* ASSIGNMENT
Look through the data below. Pick out the lines holding the string "worst".

* DATASET CONTENT
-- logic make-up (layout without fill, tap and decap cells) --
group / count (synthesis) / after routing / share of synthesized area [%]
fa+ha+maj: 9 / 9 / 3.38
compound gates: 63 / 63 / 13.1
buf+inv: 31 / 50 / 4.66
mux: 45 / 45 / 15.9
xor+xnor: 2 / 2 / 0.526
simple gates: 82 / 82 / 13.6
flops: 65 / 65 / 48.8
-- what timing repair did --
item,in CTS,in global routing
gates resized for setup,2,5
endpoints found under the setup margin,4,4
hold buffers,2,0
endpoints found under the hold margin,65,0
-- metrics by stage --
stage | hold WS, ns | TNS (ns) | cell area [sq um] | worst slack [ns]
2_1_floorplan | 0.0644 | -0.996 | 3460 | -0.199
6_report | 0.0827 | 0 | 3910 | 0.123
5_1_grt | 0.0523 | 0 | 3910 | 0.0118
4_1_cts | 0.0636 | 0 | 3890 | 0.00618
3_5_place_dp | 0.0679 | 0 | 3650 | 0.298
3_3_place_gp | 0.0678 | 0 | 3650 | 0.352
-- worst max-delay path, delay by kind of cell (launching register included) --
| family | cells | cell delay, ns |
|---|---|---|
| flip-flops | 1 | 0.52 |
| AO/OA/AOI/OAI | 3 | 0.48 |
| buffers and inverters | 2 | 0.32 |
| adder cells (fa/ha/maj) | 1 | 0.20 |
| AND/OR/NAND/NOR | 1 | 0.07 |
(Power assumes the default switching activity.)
<file path="config.mk">
export PLATFORM = sky130hd
export DESIGN_NAME = usb_in_packetizer_flat
export DESIGN_NICKNAME = d
export VERILOG_FILES = /design/src/rtl/usb_in_packetizer_if.sv /design/src/rtl/usb_in_packetizer.sv /design/src/flat_wrapper.sv
export SDC_FILE = /design/constraint.sdc
export NUM_CORES = 1
export LEC_CHECK = 0
export CAP_MARGIN = 20
export CORE_ASPECT_RATIO = 1.1
export CORE_MARGIN = 4
export CORE_UTILIZATION = 41
export DETAILED_ROUTE_END_ITERATION = 16
export PLACE_DENSITY = 0.66
export SETUP_SLACK_MARGIN = 0.5
export SYNTH_ARGS = -nofsm -noshare
export SYNTH_HDL_FRONTEND = slang
export SYNTH_SLANG_ARGS = --single-unit
export TNS_END_PERCENT = 10
</file>
<file path="constraint.sdc">
create_clock -name clk_i -period 4.6 [get_ports clk_i]
set_input_delay 0.92 -clock clk_i [delete_from_list [all_inputs] [get_ports clk_i]]
set_output_delay 0.92 -clock clk_i [all_outputs]
set_load 0.01 [all_outputs]
</file>
## config.mk

```make
export PLATFORM = sky130hd
export DESIGN_NAME = sram_req_bridge
export DESIGN_NICKNAME = d
export VERILOG_FILES = /design/src/rtl/sram_req_bridge.sv
export SDC_FILE = /design/constraint.sdc
export NUM_CORES = 1
export LEC_CHECK = 0
export ABC_AREA = 1
export BUFFER_PORTS_ARGS = -buffer_cell sky130_fd_sc_hd__buf_2
export CAP_MARGIN = 20
export CORE_ASPECT_RATIO = 0.75
export CORE_UTILIZATION = 42
export DETAILED_ROUTE_END_ITERATION = 10
export GPL_TIMING_DRIVEN = 1
export PLACE_DENSITY = 0.79
export SYNTH_ARGS = -nofsm -noshare
export SYNTH_HDL_FRONTEND = slang
export SYNTH_SLANG_ARGS = --single-unit
```

## constraint.sdc

```tcl
create_clock -name clk -period 4.45 [get_ports clk]
set_input_delay 0.2225 -clock clk [delete_from_list [all_inputs] [get_ports clk]]
set_output_delay 0.2225 -clock clk [all_outputs]
set_load 0.05 [all_outputs]
```

## src/rtl/sram_req_bridge.sv

```systemverilog
// sram_req_bridge
//   Initiator side of the core-facing SRAM port. Takes one byte-addressed
//   load/store at a time, turns it into a single-cycle io_sram_en strobe with
//   word address, lane-replicated store data and byte mask, captures read
//   data one cycle after issue, aligns/extends it, and returns it on a
//   valid/ready response channel.
//
// Ports
//   clk, rst                 clock, asynchronous active-high reset
//   req_valid/req_ready      request handshake
//   req_we, req_addr,        store flag, byte address, size (0 byte, 1 half,
//   req_size, req_signed,    2 word, 3 reserved), sign-extend loads,
//   req_wdata                right-justified store data
//   resp_valid/resp_ready    response handshake
//   resp_rdata, resp_err     aligned load data (0 for stores/errors), error
//   io_sram_en/we/addr/      SRAM strobe, write enable, word address,
//   din/wmask                replicated data, byte-lane mask
//   io_sram_dout             read word, valid the cycle after the en cycle
module sram_req_bridge #(
    parameter logic [31:0] ADDR_BASE = 32'h8000_0000,
    parameter int          AW        = 20
) (
    input  logic          clk,
    input  logic          rst,
    input  logic          req_valid,
    output logic          req_ready,
    input  logic          req_we,
    input  logic [31:0]   req_addr,
    input  logic [1:0]    req_size,
    input  logic          req_signed,
    input  logic [31:0]   req_wdata,
    output logic          resp_valid,
    input  logic          resp_ready,
    output logic [31:0]   resp_rdata,
    output logic          resp_err,
    output logic          io_sram_en,
    output logic          io_sram_we,
    output logic [AW-1:0] io_sram_addr,
    output logic [31:0]   io_sram_din,
    output logic [3:0]    io_sram_wmask,
    input  logic [31:0]   io_sram_dout
);

    typedef enum logic [1:0] {IDLE, ISSUE, WAIT, RESP} state_t;

    state_t     state;
    logic       lat_we;
    logic       lat_signed;
    logic [1:0] lat_size;
    logic [1:0] lat_off;

    logic        acc_err;
    logic [3:0]  acc_mask;
    logic [31:0] acc_din;
    logic [31:0] shifted;
    logic [31:0] ld_data;

    // Acceptance-time decode: legality, store mask and replicated data.
    always_comb begin
        acc_err  = 1'b0;
        acc_mask = 4'b1111;
        acc_din  = req_wdata;
        case (req_size)
            2'd0: begin
                acc_mask = 4'b0001 << req_addr[1:0];
                acc_din  = {4{req_wdata[7:0]}};
            end
            2'd1: begin
                acc_err  = req_addr[0];
                acc_mask = 4'b0011 << req_addr[1:0];
                acc_din  = {2{req_wdata[15:0]}};
            end
            2'd2: acc_err = (req_addr[1:0] != 2'b00);
            default: acc_err = 1'b1;
        endcase
        if (req_addr[31:AW+2] != ADDR_BASE[31:AW+2])
            acc_err = 1'b1;
        // Loads read the whole word; lane selection happens on return.
        if (!req_we)
            acc_mask = 4'b1111;
    end

    // Read-return alignment: move the addressed lane to bit 0, then extend.
    always_comb begin
        shifted = io_sram_dout >> {lat_off, 3'b000};
        case (lat_size)
            2'd0:    ld_data = {{24{lat_signed & shifted[7]}}, shifted[7:0]};
            2'd1:    ld_data = {{16{lat_signed & shifted[15]}}, shifted[15:0]};
            default: ld_data = shifted;
        endcase
    end

    always_ff @(posedge clk or posedge rst) begin
        if (rst) begin
            state         <= IDLE;
            req_ready     <= 1'b1;
            resp_valid    <= 1'b0;
            resp_err      <= 1'b0;
            resp_rdata    <= '0;
            io_sram_en    <= 1'b0;
            io_sram_we    <= 1'b0;
            io_sram_addr  <= '0;
            io_sram_din   <= '0;
            io_sram_wmask <= '0;
            lat_we        <= 1'b0;
            lat_signed    <= 1'b0;
            lat_size      <= '0;
            lat_off       <= '0;
        end else begin
            case (state)
                IDLE: begin
                    if (req_valid) begin
                        req_ready  <= 1'b0;
                        lat_we     <= req_we;
                        lat_signed <= req_signed;
                        lat_size   <= req_size;
                        lat_off    <= req_addr[1:0];
                        if (acc_err) begin
                            // Illegal requests never touch the SRAM.
                            state      <= RESP;
                            resp_valid <= 1'b1;
                            resp_err   <= 1'b1;
                            resp_rdata <= '0;
                        end else begin
                            state         <= ISSUE;
                            io_sram_en    <= 1'b1;
                            io_sram_we    <= req_we;
                            io_sram_addr  <= req_addr[AW+1:2];
                            io_sram_din   <= acc_din;
                            io_sram_wmask <= acc_mask;
                        end
                    end
                end
                ISSUE: begin
                    // Strobe lasts exactly this one cycle.
                    io_sram_en <= 1'b0;
                    io_sram_we <= 1'b0;
                    if (lat_we) begin
                        state      <= RESP;
                        resp_valid <= 1'b1;
                        resp_err   <= 1'b0;
                        resp_rdata <= '0;
                    end else begin
                        state <= WAIT;
                    end
                end
                WAIT: begin
                    state      <= RESP;
                    resp_valid <= 1'b1;
                    resp_err   <= 1'b0;
                    resp_rdata <= ld_data;
                end
                RESP: begin
                    if (resp_ready) begin
                        state      <= IDLE;
                        resp_valid <= 1'b0;
                        resp_err   <= 1'b0;
                        req_ready  <= 1'b1;
                    end
                end
                default: state <= IDLE;
            endcase
        end
    end

endmodule
```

* EXERCISE ANSWER
stage | hold WS, ns | TNS (ns) | cell area [sq um] | worst slack [ns]
-- worst max-delay path, delay by kind of cell (launching register included) --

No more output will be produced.